Face to face meetings are good for educational topics or to review policy but are not a realistic way of communicating about everyday events. Telephone communication is perhaps the next best thing and would ideally accompany all admission requests or planned discharges. In reality, however, GPs can have great difficulty in negotiating hospital switchboards, and calls in the other direction may be frustrated because GPs are away from the surgery. Given the obvious benefits of telephone discussion of some problems, it behoves both the GPs and consultants to let their receptionists/secretaries know where they are, if they are available, and if not when they will be able to return calls.
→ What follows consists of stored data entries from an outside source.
File: src/rtl/tacs_pkg.sv
`timescale 1ns / 1ps
// Shared constants, types and helper functions of the tile access cost stencil.
package tacs_pkg;

    localparam int MAX_WIDTH   = 64;
    localparam int LINE_LEN    = MAX_WIDTH - 1;
    localparam int COL_W       = $clog2(MAX_WIDTH);
    localparam int WIDTH_W     = 7;
    localparam int HEIGHT_W    = 16;
    localparam int COST_W      = 32;
    localparam int WALK_W      = 31;
    localparam int ADDR_W      = 5;
    localparam int DATA_W      = 32;
    localparam int FIFO_DEPTH  = 8;
    localparam int FIFO_IDX_W  = $clog2(FIFO_DEPTH);
    localparam int FIFO_CNT_W  = FIFO_IDX_W + 1;

    localparam logic [1:0] CLS_OTHER = 2'd0;
    localparam logic [1:0] CLS_ROAD  = 2'd1;
    localparam logic [1:0] CLS_ZONE  = 2'd2;

    typedef enum logic [2:0] {
        REG_GRID_WIDTH   = 3'd0,
        REG_GRID_HEIGHT  = 3'd1,
        REG_INCL_WATER   = 3'd2,
        REG_INCL_ROADS   = 3'd3,
        REG_INCL_ZONES   = 3'd4,
        REG_USE_ZONE_MAP = 3'd5,
        REG_INCL_ADJ     = 3'd6,
        REG_WALK_COST    = 3'd7
    } reg_idx_t;

    // One tile held in the window
    typedef struct packed {
        logic                     water;
        logic [1:0]               cls;
        logic signed [COST_W-1:0] cost;
        logic signed [COST_W-1:0] zone;
    } entry_t;

    typedef struct packed {
        entry_t above;
        entry_t left;
        entry_t center;
        entry_t right;
        entry_t below;
    } taps_t;

    // Bounds and frame flags of the tile whose result is due
    typedef struct packed {
        logic up_ok;
        logic left_ok;
        logic right_ok;
        logic down_ok;
        logic last;
    } emit_t;

    typedef struct packed {
        logic              include_water;
        logic              include_road_tiles;
        logic              include_zones;
        logic              use_zone_map;
        logic              include_adjacent;
        logic [WALK_W-1:0] walk_cost;
    } cfg_t;

    // Non-negative cost candidate
    typedef struct packed {
        logic              ok;
        logic [WALK_W-1:0] v;
    } cand_t;

    typedef struct packed {
        logic signed [COST_W-1:0] access_cost;
        logic                     last_tile;
    } result_t;

    function automatic cand_t cand_min(input cand_t a, input cand_t b);
        cand_t r;
        if (!a.ok)
            r = b;
        else if (!b.ok)
            r = a;
        else if (b.v < a.v)
            r = b;
        else
            r = a;
        return r;
    endfunction

    function automatic cand_t road_cand(input entry_t e, input logic present);
        cand_t r;
        r.ok = present && (e.cls == CLS_ROAD) && !e.cost[COST_W-1];
        r.v  = e.cost[WALK_W-1:0];
        return r;
    endfunction

    // Line cell at which a tile enters so that the line end sits one row back
    function automatic logic [COL_W-1:0] entry_pos(input logic [WIDTH_W-1:0] w);
        logic [WIDTH_W:0] d;
        d = (WIDTH_W+1)'(MAX_WIDTH) - {1'b0, w};
        return d[COL_W-1:0];
    endfunction

endpackage

File: src/rtl/tacs_eval.sv
`timescale 1ns / 1ps
// Cost evaluation pipeline: neighbour minimum, selection, walk cost add with saturation.
module tacs_eval (
    input  logic              clk,
    input  logic              rst_n,
    input  logic              tap_valid,
    input  tacs_pkg::emit_t   info,
    input  tacs_pkg::taps_t   taps,
    input  tacs_pkg::cfg_t    cfg,
    output logic              res_valid,
    output tacs_pkg::result_t res,
    output logic [1:0]        in_flight
);

    typedef struct packed {
        logic                        last;
        logic                        excl;
        logic                        direct;
        logic                        own_ok;
        logic [tacs_pkg::WALK_W-1:0] own;
        logic                        zone_tile;
        logic                        map_ok;
        logic [tacs_pkg::WALK_W-1:0] zc;
        tacs_pkg::cand_t             pair_a;
        tacs_pkg::cand_t             pair_b;
    } s2_t;

    typedef struct packed {
        logic                        last;
        logic                        neg;
        logic                        add;
        logic [tacs_pkg::WALK_W-1:0] val;
    } s3_t;

    s2_t  s2_next, s2_reg;
    s3_t  s3_next, s3_reg;
    logic s2_valid_reg, s3_valid_reg;

    tacs_pkg::entry_t            c;
    tacs_pkg::cand_t             adj, m;
    logic [tacs_pkg::COST_W-1:0] sum;

    // stage 2: per-tap checks and pairwise minimum
    always_comb
    begin
        c                 = taps.center;
        s2_next.last      = info.last;
        s2_next.excl      = c.water && !cfg.include_water;
        s2_next.direct    = cfg.include_road_tiles && (c.cls == tacs_pkg::CLS_ROAD);
        s2_next.own_ok    = !c.cost[tacs_pkg::COST_W-1];
        s2_next.own       = c.cost[tacs_pkg::WALK_W-1:0];
        s2_next.zone_tile = cfg.include_zones && (c.cls == tacs_pkg::CLS_ZONE);
        s2_next.map_ok    = cfg.use_zone_map && !c.zone[tacs_pkg::COST_W-1];
        s2_next.zc        = c.zone[tacs_pkg::WALK_W-1:0];
        s2_next.pair_a    = tacs_pkg::cand_min(tacs_pkg::road_cand(taps.above, info.up_ok),
                                               tacs_pkg::road_cand(taps.left, info.left_ok));
        s2_next.pair_b    = tacs_pkg::cand_min(tacs_pkg::road_cand(taps.right, info.right_ok),
                                               tacs_pkg::road_cand(taps.below, info.down_ok));
    end

    // stage 3: final minimum and choice of source
    always_comb
    begin
        adj = tacs_pkg::cand_min(s2_reg.pair_a, s2_reg.pair_b);
        if (s2_reg.zone_tile && s2_reg.map_ok)
        begin
            m.ok = 1'b1;
            m.v  = s2_reg.zc;
        end
        else if (cfg.include_adjacent)
        begin
            m = adj;
        end
        else
        begin
            m = '0;
        end

        s3_next.last = s2_reg.last;
        if (s2_reg.excl)
        begin
            s3_next.neg = 1'b1;
            s3_next.add = 1'b0;
            s3_next.val = s2_reg.own;
        end
        else if (s2_reg.direct)
        begin
            s3_next.neg = !s2_reg.own_ok;
            s3_next.add = 1'b0;
            s3_next.val = s2_reg.own;
        end
        else
        begin
            s3_next.neg = !m.ok;
            s3_next.add = 1'b1;
            s3_next.val = m.v;
        end
    end

    // final: walk cost add, saturating
    always_comb
    begin
        sum           = {1'b0, s3_reg.val} + {1'b0, cfg.walk_cost};
        res.last_tile = s3_reg.last;
        if (s3_reg.neg)
            res.access_cost = -32'sd1;
        else if (s3_reg.add && sum[tacs_pkg::COST_W-1])
            res.access_cost = 32'sh7FFF_FFFF;
        else if (s3_reg.add)
            res.access_cost = $signed(sum);
        else
            res.access_cost = $signed({1'b0, s3_reg.val});
    end

    always_ff @(posedge clk or negedge rst_n)
    begin
        if (!rst_n)
        begin
            s2_valid_reg <= 1'b0;
            s3_valid_reg <= 1'b0;
        end
        else
        begin
            s2_valid_reg <= tap_valid;
            s3_valid_reg <= s2_valid_reg;
        end
    end

    always_ff @(posedge clk)
    begin
        s2_reg <= s2_next;
        s3_reg <= s3_next;
    end

    assign res_valid = s3_valid_reg;
    assign in_flight = {1'b0, s2_valid_reg} + {1'b0, s3_valid_reg};

endmodule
Most communication will continue to be in writing. Although this has been the case for decades, there is still grumbling dissatisfaction with both the content and timing of letters. The information required in a good letter has been studied.30 Interestingly, there was high concordance between GPs and consultants about the content of an ideal letter (table 2), yet neither group favoured standardised letters, preferring some scope for individuality. Other studies have emphasised the value of a structured letter with a problem list and separate subheadings for management and medication.31 The minor additional effort involved in constructing this type of letter should be encouraged.

Table 2

Most important items for inclusion in letters: (a) from general practitioners (GPs) as judged by consultants, (b) from consultants as judged by GPs (items requested by >90%). From Newton et al31

The timing of discharge summaries and letters from hospital to GP is a further source of discontent. There is general agreement that these letters should be typewritten (although a few units have agreed to formal hand written discharge letters) and that it is important for the GP to receive this quickly, but pressures on dictating time and secretarial help, compounded by notes disappearing for coding purposes, cause considerable difficulty. One partial solution is for hospitals to prioritise the more important clinic letters when major treatment changes have been made. These can be dictated on a separate tape and, if local GPs are known to favour this, sent by fax. In the future email via the NHS Internet has great potential to improve doctor to doctor communication. There is an opportunity for groups of practices and respiratory units to plan how best to use email to improve communications.

Finally, GPs and consultants could help each other by avoiding habits known to annoy. GPs should ensure that patients are willing and likely to attend after referral, and arrange to see patients afterwards to implement suggested management changes. Consultants could try to address the central question or need in a referral, and communicate this clearly to the primary care team.

Conclusion

There is a wealth of research evidence to guide the management of asthma, and treatment is available to control the disease in most patients.32 Enthusiastic doctors in primary and secondary care already offer a high quality service. The challenge, which cannot be met by individuals working in isolation, is to organise the process of care so that all patients receive the same excellent level of care. This is far more difficult to achieve and will require considerable further discussion and co-operation across the primary/secondary care interface.

The following questions merit further study:

  • What is the appropriate minimum information necessary to assess asthma control in clinical consultations?

  • What is the best way of identifying poor asthma care, and how can the performance of such health care professionals be improved?

  • What is the most cost effective method of asthma education? How intensive should educational efforts be?